一度は捉えて――――けれど刀は折られた、か?
「何か覚えがあるんだな? 一度しか聞かない。
仲間だと思ってくれるなら、話してくれ。」
――――純粋な好感度問題だとすると、ちょっと危うい。
ただ、ゲーム的に考えてしまうのなら。
(多分、どっかで好感度に
現実に適した言い方をするなら、”罪悪感”。
それを抱え続けた上でどれだけ仲良く出来るのか、という話。
だから、問題はないとは思うが。
言わずに飛び出すようなら……強引にでも止めようと身体に力を入れる。
「……そう、ですね。 事、こうなってしまったなら説明しないほうが不義理です。」
はぁ、と吐き出しながら。
硬直していた全身の力を抜いていく姿を見て、少しだけ此方も力を緩める。
ただ、動けるように警戒だけは続けたままで。
「ただ、念の為に前置きだけさせて頂けますか?」
「前置き?」
はい、と言葉にして。
一度目を閉じる。
次に開いた時。
内側の感情……恐らくは殺意などの負の感情か。
それが、目の奥に燃え盛っているのが見て取れた。
「これは私の一族の恥。 そして、復讐でもあります。
だから……聞き終えた後で、無理だと思えばお教えください。
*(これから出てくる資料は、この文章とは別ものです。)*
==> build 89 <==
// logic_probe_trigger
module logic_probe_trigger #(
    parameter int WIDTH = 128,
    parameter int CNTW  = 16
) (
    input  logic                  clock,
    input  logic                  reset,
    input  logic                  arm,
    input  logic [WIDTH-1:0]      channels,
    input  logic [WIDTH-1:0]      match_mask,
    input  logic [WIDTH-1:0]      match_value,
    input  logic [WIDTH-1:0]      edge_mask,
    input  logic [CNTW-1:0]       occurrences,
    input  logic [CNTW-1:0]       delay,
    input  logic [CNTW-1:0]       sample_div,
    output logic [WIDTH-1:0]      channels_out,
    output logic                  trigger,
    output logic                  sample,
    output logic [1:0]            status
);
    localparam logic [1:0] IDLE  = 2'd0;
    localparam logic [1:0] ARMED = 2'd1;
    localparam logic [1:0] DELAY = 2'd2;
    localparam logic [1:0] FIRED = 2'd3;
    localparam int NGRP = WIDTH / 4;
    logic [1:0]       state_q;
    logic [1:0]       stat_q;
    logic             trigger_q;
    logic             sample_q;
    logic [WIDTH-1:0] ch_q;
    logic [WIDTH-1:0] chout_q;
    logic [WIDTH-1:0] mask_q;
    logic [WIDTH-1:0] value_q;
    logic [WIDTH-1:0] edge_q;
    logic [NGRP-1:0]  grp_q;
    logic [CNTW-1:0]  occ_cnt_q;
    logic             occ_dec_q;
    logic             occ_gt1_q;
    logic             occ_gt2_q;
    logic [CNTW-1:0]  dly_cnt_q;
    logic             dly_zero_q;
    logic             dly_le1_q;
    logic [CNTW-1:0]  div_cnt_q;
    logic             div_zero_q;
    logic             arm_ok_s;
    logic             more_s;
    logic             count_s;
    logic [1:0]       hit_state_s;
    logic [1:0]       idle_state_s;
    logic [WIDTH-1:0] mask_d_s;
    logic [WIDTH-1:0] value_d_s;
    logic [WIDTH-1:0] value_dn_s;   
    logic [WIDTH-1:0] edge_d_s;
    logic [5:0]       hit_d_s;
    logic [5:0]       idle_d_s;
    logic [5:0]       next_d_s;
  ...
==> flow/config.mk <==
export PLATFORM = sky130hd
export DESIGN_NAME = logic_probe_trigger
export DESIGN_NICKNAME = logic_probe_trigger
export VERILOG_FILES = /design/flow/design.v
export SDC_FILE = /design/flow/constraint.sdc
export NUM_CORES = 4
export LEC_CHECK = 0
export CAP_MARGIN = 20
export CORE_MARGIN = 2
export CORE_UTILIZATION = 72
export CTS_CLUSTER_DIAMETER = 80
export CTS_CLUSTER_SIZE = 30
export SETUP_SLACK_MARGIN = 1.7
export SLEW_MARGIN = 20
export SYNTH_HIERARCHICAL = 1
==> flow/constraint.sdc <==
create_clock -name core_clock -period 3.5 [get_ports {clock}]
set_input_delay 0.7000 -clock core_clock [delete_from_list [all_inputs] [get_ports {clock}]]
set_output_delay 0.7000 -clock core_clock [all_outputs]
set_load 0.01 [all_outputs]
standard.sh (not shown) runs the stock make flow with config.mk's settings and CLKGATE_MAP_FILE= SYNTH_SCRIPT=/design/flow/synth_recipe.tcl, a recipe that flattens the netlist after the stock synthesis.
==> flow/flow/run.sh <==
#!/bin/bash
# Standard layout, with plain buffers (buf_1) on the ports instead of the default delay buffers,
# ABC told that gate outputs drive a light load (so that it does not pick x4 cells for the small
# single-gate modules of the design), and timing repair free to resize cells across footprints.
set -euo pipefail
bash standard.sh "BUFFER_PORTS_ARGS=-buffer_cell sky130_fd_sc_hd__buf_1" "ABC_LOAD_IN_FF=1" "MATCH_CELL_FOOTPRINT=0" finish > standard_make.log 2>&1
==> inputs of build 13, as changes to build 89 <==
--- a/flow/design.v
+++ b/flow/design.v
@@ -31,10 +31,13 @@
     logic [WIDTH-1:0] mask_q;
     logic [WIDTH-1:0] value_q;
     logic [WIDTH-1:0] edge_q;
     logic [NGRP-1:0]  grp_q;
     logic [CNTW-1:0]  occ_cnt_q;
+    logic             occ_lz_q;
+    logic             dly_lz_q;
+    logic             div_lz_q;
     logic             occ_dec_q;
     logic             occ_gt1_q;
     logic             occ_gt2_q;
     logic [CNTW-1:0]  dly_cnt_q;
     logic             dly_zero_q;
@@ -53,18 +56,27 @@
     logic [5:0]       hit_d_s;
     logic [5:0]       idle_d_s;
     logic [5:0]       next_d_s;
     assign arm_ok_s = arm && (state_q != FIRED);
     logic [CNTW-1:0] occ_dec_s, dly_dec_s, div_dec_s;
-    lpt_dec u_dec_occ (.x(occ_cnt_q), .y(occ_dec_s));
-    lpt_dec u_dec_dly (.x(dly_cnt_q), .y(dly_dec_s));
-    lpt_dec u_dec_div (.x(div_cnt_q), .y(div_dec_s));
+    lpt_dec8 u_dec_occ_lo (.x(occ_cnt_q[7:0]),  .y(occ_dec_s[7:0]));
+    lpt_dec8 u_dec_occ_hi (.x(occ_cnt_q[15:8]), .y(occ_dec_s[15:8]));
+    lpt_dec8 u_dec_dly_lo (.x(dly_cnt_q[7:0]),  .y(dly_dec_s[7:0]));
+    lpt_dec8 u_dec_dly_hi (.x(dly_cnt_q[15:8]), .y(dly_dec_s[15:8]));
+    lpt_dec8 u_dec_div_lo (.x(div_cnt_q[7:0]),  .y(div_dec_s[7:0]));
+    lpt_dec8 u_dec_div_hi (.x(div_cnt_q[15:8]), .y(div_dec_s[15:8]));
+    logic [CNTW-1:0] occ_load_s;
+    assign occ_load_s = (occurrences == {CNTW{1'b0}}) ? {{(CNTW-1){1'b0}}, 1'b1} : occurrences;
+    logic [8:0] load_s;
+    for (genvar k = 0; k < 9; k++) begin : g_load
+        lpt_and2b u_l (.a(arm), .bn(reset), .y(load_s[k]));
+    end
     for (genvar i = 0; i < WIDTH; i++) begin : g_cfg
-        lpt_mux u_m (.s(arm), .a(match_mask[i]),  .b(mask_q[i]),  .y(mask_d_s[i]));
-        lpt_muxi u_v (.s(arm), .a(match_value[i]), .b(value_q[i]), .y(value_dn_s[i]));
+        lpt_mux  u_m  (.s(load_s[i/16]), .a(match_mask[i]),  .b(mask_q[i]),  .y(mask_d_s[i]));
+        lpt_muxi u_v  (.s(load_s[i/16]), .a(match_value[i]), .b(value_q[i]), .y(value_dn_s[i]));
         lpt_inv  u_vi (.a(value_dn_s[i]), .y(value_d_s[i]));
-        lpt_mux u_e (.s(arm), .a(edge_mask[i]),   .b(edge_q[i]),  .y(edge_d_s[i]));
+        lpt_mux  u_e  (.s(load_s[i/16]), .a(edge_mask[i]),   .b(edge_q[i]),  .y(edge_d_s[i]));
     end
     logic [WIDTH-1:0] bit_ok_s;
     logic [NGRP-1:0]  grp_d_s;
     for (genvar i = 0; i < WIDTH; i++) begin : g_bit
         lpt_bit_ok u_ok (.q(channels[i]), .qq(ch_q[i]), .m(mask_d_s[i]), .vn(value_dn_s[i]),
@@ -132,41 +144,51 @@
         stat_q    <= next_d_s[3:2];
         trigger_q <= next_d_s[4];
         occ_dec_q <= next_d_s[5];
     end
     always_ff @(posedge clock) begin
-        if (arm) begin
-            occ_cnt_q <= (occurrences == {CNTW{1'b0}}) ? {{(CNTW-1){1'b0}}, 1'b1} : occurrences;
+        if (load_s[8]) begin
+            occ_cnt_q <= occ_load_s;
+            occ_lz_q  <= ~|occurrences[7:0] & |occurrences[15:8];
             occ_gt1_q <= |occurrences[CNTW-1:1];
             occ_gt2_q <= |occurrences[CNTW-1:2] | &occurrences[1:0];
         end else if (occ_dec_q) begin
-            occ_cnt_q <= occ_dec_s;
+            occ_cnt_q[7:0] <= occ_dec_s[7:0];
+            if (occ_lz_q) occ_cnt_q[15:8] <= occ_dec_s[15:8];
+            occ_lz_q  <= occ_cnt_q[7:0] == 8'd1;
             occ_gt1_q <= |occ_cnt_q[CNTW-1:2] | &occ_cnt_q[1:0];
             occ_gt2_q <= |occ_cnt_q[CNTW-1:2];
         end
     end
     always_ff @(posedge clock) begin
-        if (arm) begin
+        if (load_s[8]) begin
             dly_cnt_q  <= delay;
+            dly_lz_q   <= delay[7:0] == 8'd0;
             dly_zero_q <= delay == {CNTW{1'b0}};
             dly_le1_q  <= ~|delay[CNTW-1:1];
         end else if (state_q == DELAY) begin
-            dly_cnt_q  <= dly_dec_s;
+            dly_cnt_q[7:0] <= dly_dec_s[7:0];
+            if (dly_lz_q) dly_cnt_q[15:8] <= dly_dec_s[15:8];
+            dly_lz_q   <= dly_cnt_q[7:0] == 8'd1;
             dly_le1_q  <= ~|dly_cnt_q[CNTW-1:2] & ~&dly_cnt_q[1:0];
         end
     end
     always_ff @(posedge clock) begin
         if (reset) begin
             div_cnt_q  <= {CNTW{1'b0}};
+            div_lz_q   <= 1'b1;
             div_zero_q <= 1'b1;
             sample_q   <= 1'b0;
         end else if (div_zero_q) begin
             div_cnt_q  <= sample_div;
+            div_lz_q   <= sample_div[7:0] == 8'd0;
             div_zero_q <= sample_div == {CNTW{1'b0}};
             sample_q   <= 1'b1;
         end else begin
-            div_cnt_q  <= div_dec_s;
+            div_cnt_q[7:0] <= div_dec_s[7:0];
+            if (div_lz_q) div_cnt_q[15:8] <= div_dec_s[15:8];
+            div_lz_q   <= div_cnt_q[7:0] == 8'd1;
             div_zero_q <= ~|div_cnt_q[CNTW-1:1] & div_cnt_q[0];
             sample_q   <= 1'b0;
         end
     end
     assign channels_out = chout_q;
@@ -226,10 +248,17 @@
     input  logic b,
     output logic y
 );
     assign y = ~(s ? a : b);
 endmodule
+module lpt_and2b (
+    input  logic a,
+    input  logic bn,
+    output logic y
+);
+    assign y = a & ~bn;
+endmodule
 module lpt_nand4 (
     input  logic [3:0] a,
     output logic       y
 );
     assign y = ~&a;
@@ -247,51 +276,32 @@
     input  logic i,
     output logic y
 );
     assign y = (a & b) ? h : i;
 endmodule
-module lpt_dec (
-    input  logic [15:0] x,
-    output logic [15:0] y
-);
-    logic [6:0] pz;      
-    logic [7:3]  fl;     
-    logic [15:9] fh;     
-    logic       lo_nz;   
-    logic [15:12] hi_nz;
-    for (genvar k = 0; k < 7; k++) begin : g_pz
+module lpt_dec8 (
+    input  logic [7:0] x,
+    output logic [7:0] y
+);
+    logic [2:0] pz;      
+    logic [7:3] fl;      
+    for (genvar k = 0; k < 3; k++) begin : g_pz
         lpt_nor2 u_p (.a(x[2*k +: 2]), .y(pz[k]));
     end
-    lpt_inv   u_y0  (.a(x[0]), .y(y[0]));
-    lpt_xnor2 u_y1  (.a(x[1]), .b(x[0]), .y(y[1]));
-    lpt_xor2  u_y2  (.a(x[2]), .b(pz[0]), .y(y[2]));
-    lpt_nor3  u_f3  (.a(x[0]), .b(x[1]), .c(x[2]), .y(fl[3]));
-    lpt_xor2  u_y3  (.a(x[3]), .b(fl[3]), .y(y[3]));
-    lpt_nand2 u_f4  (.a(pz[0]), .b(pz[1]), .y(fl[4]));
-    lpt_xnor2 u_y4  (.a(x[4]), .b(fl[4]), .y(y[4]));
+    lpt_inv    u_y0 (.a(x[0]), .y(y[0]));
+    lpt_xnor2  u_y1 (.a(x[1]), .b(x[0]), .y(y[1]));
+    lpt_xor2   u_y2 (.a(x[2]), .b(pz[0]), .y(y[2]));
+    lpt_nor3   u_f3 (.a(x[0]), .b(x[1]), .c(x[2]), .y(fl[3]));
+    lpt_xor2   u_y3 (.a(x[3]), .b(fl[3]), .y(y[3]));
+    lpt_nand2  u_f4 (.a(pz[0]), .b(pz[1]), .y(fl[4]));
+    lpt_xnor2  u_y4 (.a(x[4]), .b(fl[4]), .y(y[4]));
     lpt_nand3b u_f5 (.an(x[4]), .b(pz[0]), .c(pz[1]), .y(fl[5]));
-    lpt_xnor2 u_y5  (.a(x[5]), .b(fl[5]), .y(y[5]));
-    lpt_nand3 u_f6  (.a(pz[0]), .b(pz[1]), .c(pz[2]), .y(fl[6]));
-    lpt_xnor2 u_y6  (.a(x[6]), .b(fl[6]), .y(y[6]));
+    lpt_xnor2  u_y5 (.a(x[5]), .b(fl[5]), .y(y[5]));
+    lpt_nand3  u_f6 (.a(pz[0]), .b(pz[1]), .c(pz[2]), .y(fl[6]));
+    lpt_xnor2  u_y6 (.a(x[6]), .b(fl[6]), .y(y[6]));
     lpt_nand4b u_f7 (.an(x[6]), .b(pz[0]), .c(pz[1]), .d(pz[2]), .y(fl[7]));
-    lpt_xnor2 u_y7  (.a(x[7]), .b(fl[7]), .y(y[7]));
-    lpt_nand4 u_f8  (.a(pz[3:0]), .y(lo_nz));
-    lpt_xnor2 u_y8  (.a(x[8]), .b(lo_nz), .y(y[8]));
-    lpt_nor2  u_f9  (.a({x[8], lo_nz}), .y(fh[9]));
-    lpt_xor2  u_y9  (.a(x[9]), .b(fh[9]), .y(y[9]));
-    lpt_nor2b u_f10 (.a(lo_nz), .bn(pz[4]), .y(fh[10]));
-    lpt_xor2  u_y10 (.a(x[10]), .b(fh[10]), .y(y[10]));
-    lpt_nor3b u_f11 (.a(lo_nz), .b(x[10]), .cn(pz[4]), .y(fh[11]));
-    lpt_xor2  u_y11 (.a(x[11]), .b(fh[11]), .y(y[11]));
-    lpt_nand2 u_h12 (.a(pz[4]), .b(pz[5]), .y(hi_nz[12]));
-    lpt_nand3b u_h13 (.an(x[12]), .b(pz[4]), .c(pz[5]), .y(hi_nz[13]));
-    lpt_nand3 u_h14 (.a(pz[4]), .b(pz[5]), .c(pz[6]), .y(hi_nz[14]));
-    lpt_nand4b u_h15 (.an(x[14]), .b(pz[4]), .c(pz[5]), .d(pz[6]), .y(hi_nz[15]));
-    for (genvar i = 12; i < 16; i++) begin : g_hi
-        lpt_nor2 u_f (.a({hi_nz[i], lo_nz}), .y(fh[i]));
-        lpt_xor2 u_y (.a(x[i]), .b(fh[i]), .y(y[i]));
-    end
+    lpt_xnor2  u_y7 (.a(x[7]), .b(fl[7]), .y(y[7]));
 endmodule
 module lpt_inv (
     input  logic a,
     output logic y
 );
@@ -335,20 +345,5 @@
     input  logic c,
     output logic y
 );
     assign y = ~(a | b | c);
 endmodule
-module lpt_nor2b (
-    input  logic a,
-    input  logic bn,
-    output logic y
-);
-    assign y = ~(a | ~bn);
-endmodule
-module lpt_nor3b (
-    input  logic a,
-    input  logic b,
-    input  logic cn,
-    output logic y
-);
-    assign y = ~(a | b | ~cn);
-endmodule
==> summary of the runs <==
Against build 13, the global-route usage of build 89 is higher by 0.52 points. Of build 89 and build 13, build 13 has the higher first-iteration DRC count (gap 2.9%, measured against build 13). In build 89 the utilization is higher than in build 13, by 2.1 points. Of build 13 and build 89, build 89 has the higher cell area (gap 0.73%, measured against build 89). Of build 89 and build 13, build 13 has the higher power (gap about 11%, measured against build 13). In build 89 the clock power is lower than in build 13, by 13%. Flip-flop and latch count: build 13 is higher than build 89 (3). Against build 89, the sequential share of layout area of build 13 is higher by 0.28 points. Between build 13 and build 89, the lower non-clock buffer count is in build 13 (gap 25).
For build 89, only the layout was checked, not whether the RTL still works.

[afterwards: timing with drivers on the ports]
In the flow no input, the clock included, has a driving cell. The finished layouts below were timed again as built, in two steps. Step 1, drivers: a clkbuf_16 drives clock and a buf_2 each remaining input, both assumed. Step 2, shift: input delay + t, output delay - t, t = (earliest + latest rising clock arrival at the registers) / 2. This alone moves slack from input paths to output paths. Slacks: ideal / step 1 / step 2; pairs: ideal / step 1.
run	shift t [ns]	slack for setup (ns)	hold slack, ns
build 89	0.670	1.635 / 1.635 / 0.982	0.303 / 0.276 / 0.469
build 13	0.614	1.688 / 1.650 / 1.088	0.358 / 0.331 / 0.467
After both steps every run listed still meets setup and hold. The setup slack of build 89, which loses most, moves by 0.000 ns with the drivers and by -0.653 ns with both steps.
What follows belongs to an exercise in optimizing a design on an open flow for small area; a production flow would make more cautious choices.
In this exercise RTL edits were held to simulation tests only and were not proved equivalent to the original.
The flow treats the clock pin as an ideal source. Dropping or thinning the clock tree relies on that and would not hold on a real chip.
No activity file was given, so power comes from the tool's default toggle rates.

== onyx ==
## l1_trigger_top
module l1_trigger_top (
    input  logic        aclk,
    input  logic        rst_n_i,
    input  logic [19:0] samples_i,
    input  logic        s_axil_awvalid,
    input  logic [7:0]  s_axil_awaddr,
    input  logic        s_axil_wvalid,
    input  logic [31:0] s_axil_wdata,
    input  logic [3:0]  s_axil_wstrb,
    input  logic        s_axil_bready,
    input  logic        s_axil_arvalid,
    input  logic [7:0]  s_axil_araddr,
    input  logic        s_axil_rready,
    output logic        s_axil_awready,
    output logic        s_axil_wready,
    output logic        s_axil_bvalid,
    output logic [1:0]  s_axil_bresp,
    output logic        s_axil_arready,
    output logic        s_axil_rvalid,
    output logic [31:0] s_axil_rdata,
    output logic [1:0]  s_axil_rresp,
    output logic [1:0]  trigger_o
);
For scale: ~650 cells after synthesis, roughly 120 I/O pins, roughly 7100 sq um of cells after synthesis.
export LEC_CHECK = 0
export CAP_MARGIN = 20
export CORE_MARGIN = 2
export CORE_UTILIZATION = 80
export PLACE_DENSITY = 0.88
export SLEW_MARGIN = 20
create_clock -name core_clock -period 5.0 [get_ports {aclk}]
standard.sh (not shown) runs the stock make flow with config.mk's settings and CLKGATE_MAP_FILE= SYNTH_SCRIPT=/design/flow/synth_recipe.tcl, a recipe that flattens the netlist after the stock synthesis.
==> flow/flow/run.sh <==
#!/bin/bash
# The standard synthesis and layout (standard.sh), with these changes:
#  - the port buffers are buf_1 cells instead of the resizer's default pick,
#  - the clock tree is built by mytree.tcl in place of clock_tree_synthesis:
#    the clock port drives one clkbuf_8, which drives clkbuf_8 leaves, each
#    leaf driving one cluster of about 15 neighbouring flip-flops,
#  - one tie cell drives all constant outputs (no tie fanout repair),
#  - the buffers ABC adds in synthesis are removed at floorplan (the
#    resizer's repair buffers again where it needs to),
#  - after the standard synthesis, invopt.py removes the inverter pairs that
#    Yosys's full-adder extraction leaves around the adders. Registers are
#    untouched; the result is checked against the synthesized netlist with a
#    combinational equivalence proof (flip-flops cut), and dropped if the
#    proof fails,
#  - then the logic between registers and adder cells is mapped again by
#    ABC for area (remap.ys.in, remap.abc), checked the same way.
# Each tool's output goes to its own log in this folder.
set -euo pipefail
export BUFFER_PORTS_ARGS="-buffer_cell sky130_fd_sc_hd__buf_1"
export REMOVE_ABC_BUFFERS=1
export SKIP_REPAIR_TIE_FANOUT=1
YOSYS="${YOSYS_EXE:-$FLOW_HOME/../tools/install/yosys/bin/yosys}"
R=orfs/results/${FLOW_PLATFORM}/l1_trigger_top/base

bash standard.sh synth > synth.log 2>&1

cp "$R/1_2_yosys.v" synth_netlist.v
LIB="$FLOW_HOME/platforms/sky130hd/lib/sky130_fd_sc_hd__tt_025C_1v80.lib"

# Combinational equivalence of a netlist with the synthesized one (flip-flops
# cut into ports); 0 when proven
equiv() {
  python3 flow/cut_ffs.py synth_netlist.v eq_a.v >> "$2" 2>&1 &&
  python3 flow/cut_ffs.py "$1" eq_b.v >> "$2" 2>&1 || return 1
  cat > eq.ys <<EOT
read_liberty -ignore_miss_func $LIB
read_verilog eq_a.v
rename $FLOW_TOP gold
read_verilog eq_b.v
rename $FLOW_TOP gate
proc
flatten
miter -equiv -flatten -make_assert gold gate miter
hierarchy -top miter
sat -verify -prove-asserts miter
EOT
  "$YOSYS" -s eq.ys >> "$2" 2>&1
}

best=synth_netlist.v
# 1. inverter clean-up around the full adders
if python3 flow/invopt.py synth_netlist.v invopt.v > invopt.log 2>&1 &&
   equiv invopt.v invopt.log; then
  echo "invopt netlist proven equivalent; using it" >> invopt.log
  best=invopt.v
else
  echo "invopt not used" >> invopt.log
fi
# 2. area-oriented remap of the logic between the registers and adder cells
DONTUSE=$(grep -o 'cell *( *"sky130_fd_sc_hd__\(lpflow\|probe\)[a-z0-9_]*' "$LIB" | sed 's/.*"/-dont_use /' | tr '\n' ' ')
sed -e "s#@LIB@#$LIB#g" -e "s#@IN@#$best#" -e "s#@TOP@#$FLOW_TOP#" \
    -e "s#@SCRIPT@#$PWD/flow/remap.abc#" -e "s#@DONTUSE@#$DONTUSE#" -e "s#@OUT@#remap.v#" \
    flow/remap.ys.in > remap.ys
if "$YOSYS" -s remap.ys > remap.log 2>&1 && equiv remap.v remap.log; then
  echo "remap netlist proven equivalent; using it" >> remap.log
  best=remap.v
else
  echo "remap not used" >> remap.log
fi
if [[ "$best" != synth_netlist.v ]]; then
  cp "$best" "$R/1_2_yosys.v"
  rm -f "$R/1_synth.odb" "$R/1_synth.sdc"
fi

# Layout: ORFS's scripts, with cts.tcl's clock_tree_synthesis call replaced
rm -rf myscripts
cp -r "$FLOW_HOME/scripts" myscripts
python3 - <<'PY'
p = "myscripts/cts.tcl"
s = open(p).read()
old = "log_cmd clock_tree_synthesis {*}$cts_args"
assert s.count(old) == 1
s = s.replace(old, "source $::env(MYTREE_TCL)\n"
              "mytree_build sky130_fd_sc_hd__clkbuf_8 sky130_fd_sc_hd__clkbuf_8 15\n"
              "set_propagated_clock [all_clocks]")
open(p, "w").write(s)
PY
export MYTREE_TCL="$PWD/flow/mytree.tcl"
SCRIPTS_DIR="$PWD/myscripts" bash standard.sh > flow.log 2>&1
Other scripts of this flow, unchanged in this note and not shown: flow/flow/cut_ffs.py, flow/flow/invopt.py, flow/flow/mytree.tcl, flow/flow/remap.abc, flow/flow/remap.ys.in
The following lists how maple was set up differently from onyx:
Settings: PLACE_DENSITY: 0.88 -> 0.92; CORE_UTILIZATION: 80 -> 86.
diff --git a/flow/flow/run.sh b/flow/flow/run.sh
--- a/flow/flow/run.sh
+++ b/flow/flow/run.sh
@@ -13,6 +13,7 @@
 #    combinational equivalence proof (flip-flops cut), and dropped if the
 #    proof fails,
-#  - then the logic between registers and adder cells is mapped again by
-#    ABC for area (remap.ys.in, remap.abc), checked the same way.
+#  - then all logic but the registers, the full-adder cells and the tie cell
+#    is mapped again by ABC for area (remap.ys.in, remap.abc: two rounds of
+#    choice computation and area-oriented mapping), checked the same way.
 # Each tool's output goes to its own log in this folder.
 set -euo pipefail
@@ -57,5 +58,5 @@
   echo "invopt not used" >> invopt.log
 fi
-# 2. area-oriented remap of the logic between the registers and adder cells
+# 2. area-oriented remap of the logic around the registers and full adders
 DONTUSE=$(grep -o 'cell *( *"sky130_fd_sc_hd__\(lpflow\|probe\)[a-z0-9_]*' "$LIB" | sed 's/.*"/-dont_use /' | tr '\n' ' ')
 sed -e "s#@LIB@#$LIB#g" -e "s#@IN@#$best#" -e "s#@TOP@#$FLOW_TOP#" \
### Flow results
First-iteration DRC count: maple vs onyx up 383
Comparing maple against onyx, there is no change at all in total global routing overflow.
In maple, the die outline area came out about 7% below the value in onyx.
Compared with onyx, maple shows worst hold slack higher by 0.028 ns.
Sort onyx and maple by highest cell delay on the worst timing path, ascending, and onyx comes first.
maple vs. onyx: starting utilization of the core area went up by 5.5 points.
The higher part of the total power dissipated in combinational logic came out of maple.
Per the comparison of maple with onyx, power density relative to cell area grew by about 3.5%, achievable frequency saw a decrease, share of the core filled with cells moved up.
In every run of this note, the design's own scripts or RTL, not TritonCTS, make the clock network.

## port drivers added, routing unchanged
Ports are ideal in the flow. The routed layouts listed here were re-timed in OpenROAD. Step 1: set_driving_cell puts a clkbuf_16 on aclk and a buf_2 on each other input, an assumption about the parent block. Step 2 moves the port delays by t, midway between the first and last clock arrival at a register: inputs arrive t later, outputs are due t later. That takes back most of the time a late clock gives input paths. a / b / c = ideal ports / drivers / drivers and shift; a / b = the first two.
run | t (ns) | setup WS [ns] | worst setup path after step 2
onyx | 0.462 | 0.260 / 0.260 / 0.260 | register to register
maple | 0.462 | 0.121 / 0.121 / 0.035 | input to register
After both steps setup and hold are still met in every run listed. The setup slack of maple, which loses most, moves by 0.000 ns with the drivers and by -0.086 ns with both steps.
」
今までの礼をした後で、私一人で向かいます、と。
それこそ何でも――――望むのならば全てを捧げましょう、と言いながら。
呟く言葉に交じる思いは、年不相応にも程がある敵意。
「これより語るは、我が一族の恥。
俗世に溺れた父と、それを討ち果たす為に自ら鬼へと化した兄弟子の話です。」
ずん、と少しだけ空気が重みを増す。
――――そして、合わせて視界の外に浮かび上がる画面。
>>行動を待機しています...
以前の……リーフの時にも見た内容。
(……何で?)
けれど、今見える理由は不透明過ぎる。
あの時は彼女の持つ特異性故だとはっきりしている。
霊力が満ち過ぎて、世界が歪んだ結果なのだろうと納得できる。
……今回はその理由付けがない。
それが見えているということだけが先にある。
彼女の能力を一度見ている以上、隠された何かを持っているというのも考え難い。
(理論を考えるな。 結論から理論へと繋げろ。 もう結果はあるんだ。)
混乱する中で、自分を落ち着かせるために考える。
そうして――――聞き逃しそうになった言葉が耳に残った。
もしかすると、今彼女が呟いた言葉がその理由なのかもしれない。
鬼へと変化した。
それをそのまま捉えるのなら。
後天的に、人の身のままで狂った人間ではない。
人間の精神を保ちながら、妖の側へと堕ちたと捉えるのなら。
俺は、その状態の名前を知っている。